Visaprogramm-Datenaustausch mit USA: Washington könnte politische Überzeugungen und Sexualleben von EU-Bürgern auswerten
Die USA könnten künftig sensible persönliche Daten von EU-Bürgern auswerten, die ein Visum für die Einreise in die Vereinigten Staaten beantragen. Wie aus dem Gesetzentwurf zum Visa-Waiver-Programm hervorgeht, sind darunter auch Informationen zu politischen Überzeugungen, ethnischer Herkunft und Sexualleben. Einzige Gegenstimme aus den EU-Staaten: Ungarn.

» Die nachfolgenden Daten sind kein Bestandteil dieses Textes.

### src/rtl/sync_fifo_param.sv
// Parametrised single-clock FIFO with occupancy count and programmable almost-full/almost-empty flags.
// Optional: define SYNC_FIFO_ERR_EN to add sticky overflow/underflow outputs.
module sync_fifo_param #(
    parameter int unsigned WIDTH    = 8,
    parameter int unsigned DEPTH    = 8,
    parameter int unsigned AF_LEVEL = 6,
    parameter int unsigned AE_LEVEL = 2
) (
    input  logic                   clk,
    input  logic                   rst,
    input  logic                   wr_en,
    input  logic [WIDTH-1:0]       data_in,
    input  logic                   rd_en,
    output logic [WIDTH-1:0]       data_out,
    output logic                   rd_valid,
    output logic                   full,
    output logic                   empty,
    output logic                   almost_full,
    output logic                   almost_empty,
    output logic [$clog2(DEPTH):0] count
`ifdef SYNC_FIFO_ERR_EN
    ,
    output logic                   overflow,
    output logic                   underflow
`endif
);

    localparam int unsigned AW = $clog2(DEPTH);
    localparam int unsigned CW = AW + 1;

    logic [WIDTH-1:0] mem_q [DEPTH];

    logic [AW-1:0]    wr_ptr_q, wr_ptr_d;
    logic [AW-1:0]    rd_ptr_q, rd_ptr_d;
    logic [CW-1:0]    count_q, count_d;
    logic [WIDTH-1:0] data_out_q, data_out_d;
    logic             rd_valid_q, rd_valid_d;
    logic             full_c, empty_c;
    logic             wr_acc_c, rd_acc_c;
`ifdef SYNC_FIFO_ERR_EN
    logic             overflow_q, overflow_d;
    logic             underflow_q, underflow_d;
`endif

    // Flags decode from the registered occupancy only.
    assign full_c  = (count_q == CW'(DEPTH));
    assign empty_c = (count_q == CW'(0));

    // A full FIFO still takes a write when the same edge frees a slot.
    assign wr_acc_c = wr_en & (~full_c | rd_en);
    assign rd_acc_c = rd_en & ~empty_c;

    always_comb begin
        wr_ptr_d   = wr_ptr_q;
        rd_ptr_d   = rd_ptr_q;
        count_d    = count_q;
        data_out_d = data_out_q;
        rd_valid_d = 1'b0;
`ifdef SYNC_FIFO_ERR_EN
        overflow_d  = overflow_q | (wr_en & full_c & ~rd_en);
        underflow_d = underflow_q | (rd_en & empty_c);
`endif
        if (wr_acc_c) begin
            wr_ptr_d = wr_ptr_q + AW'(1);
        end
        if (rd_acc_c) begin
            rd_ptr_d   = rd_ptr_q + AW'(1);
            data_out_d = mem_q[rd_ptr_q];
            rd_valid_d = 1'b1;
        end
        case ({wr_acc_c, rd_acc_c})
            2'b10:   count_d = count_q + CW'(1);
            2'b01:   count_d = count_q - CW'(1);
            default: count_d = count_q;
        endcase
    end

    always_ff @(posedge clk or negedge rst) begin
        if (!rst) begin
            wr_ptr_q    <= '0;
            rd_ptr_q    <= '0;
            count_q     <= '0;
            data_out_q  <= '0;
            rd_valid_q  <= 1'b0;
`ifdef SYNC_FIFO_ERR_EN
            overflow_q  <= 1'b0;
            underflow_q <= 1'b0;
`endif
        end else begin
            wr_ptr_q    <= wr_ptr_d;
            rd_ptr_q    <= rd_ptr_d;
            count_q     <= count_d;
            data_out_q  <= data_out_d;
            rd_valid_q  <= rd_valid_d;
`ifdef SYNC_FIFO_ERR_EN
            overflow_q  <= overflow_d;
            underflow_q <= underflow_d;
`endif
        end
    end

    // Storage is intentionally left unreset.
    always_ff @(posedge clk) begin
        if (wr_acc_c) begin
            mem_q[wr_ptr_q] <= data_in;
        end
    end

    assign data_out     = data_out_q;
    assign rd_valid     = rd_valid_q;
    assign count        = count_q;
    assign full         = full_c;
    assign empty        = empty_c;
    assign almost_full  = (count_q >= CW'(AF_LEVEL));
    assign almost_empty = (count_q <= CW'(AE_LEVEL));
`ifdef SYNC_FIFO_ERR_EN
    assign overflow     = overflow_q;
    assign underflow    = underflow_q;
`endif

endmodule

Der geplante Datenaustausch ist Teil eines Abkommens zwischen der EU und den USA, das Reisenden aus europäischen Partnerländern die visumfreie Einreise ermöglichen soll. Im Gegenzug verlangen die US-Behörden weitreichenden Zugriff auf biometrische und biographische Daten. Kritiker sehen darin einen massiven Eingriff in die Privatsphäre europäischer Staatsbürger. Die Erfassung politischer Einstellungen und persönlicher Lebensbereiche wie der sexuellen Orientierung gehe dabei deutlich über sicherheitsrelevante Standardprüfungen hinaus, warnen Datenschützer.
Ungarn hat als einziges EU-Land signalisiert, das Abkommen nicht mitzutragen. Die übrigen Mitgliedstaaten stimmten dem Deal zu oder äußerten keine offene Ablehnung. Für die betroffenen EU-Bürger bedeutet dies, dass ihre Daten künftig den US-Behörden vollständig zur Verfügung stehen könnten – ohne vergleichbare Schutzstandards, wie sie das EU-Recht vorsieht. Die Debatte dürfte nun in die nationalen Parlamente und die europäische Datenschutzdebatte zurückkehren.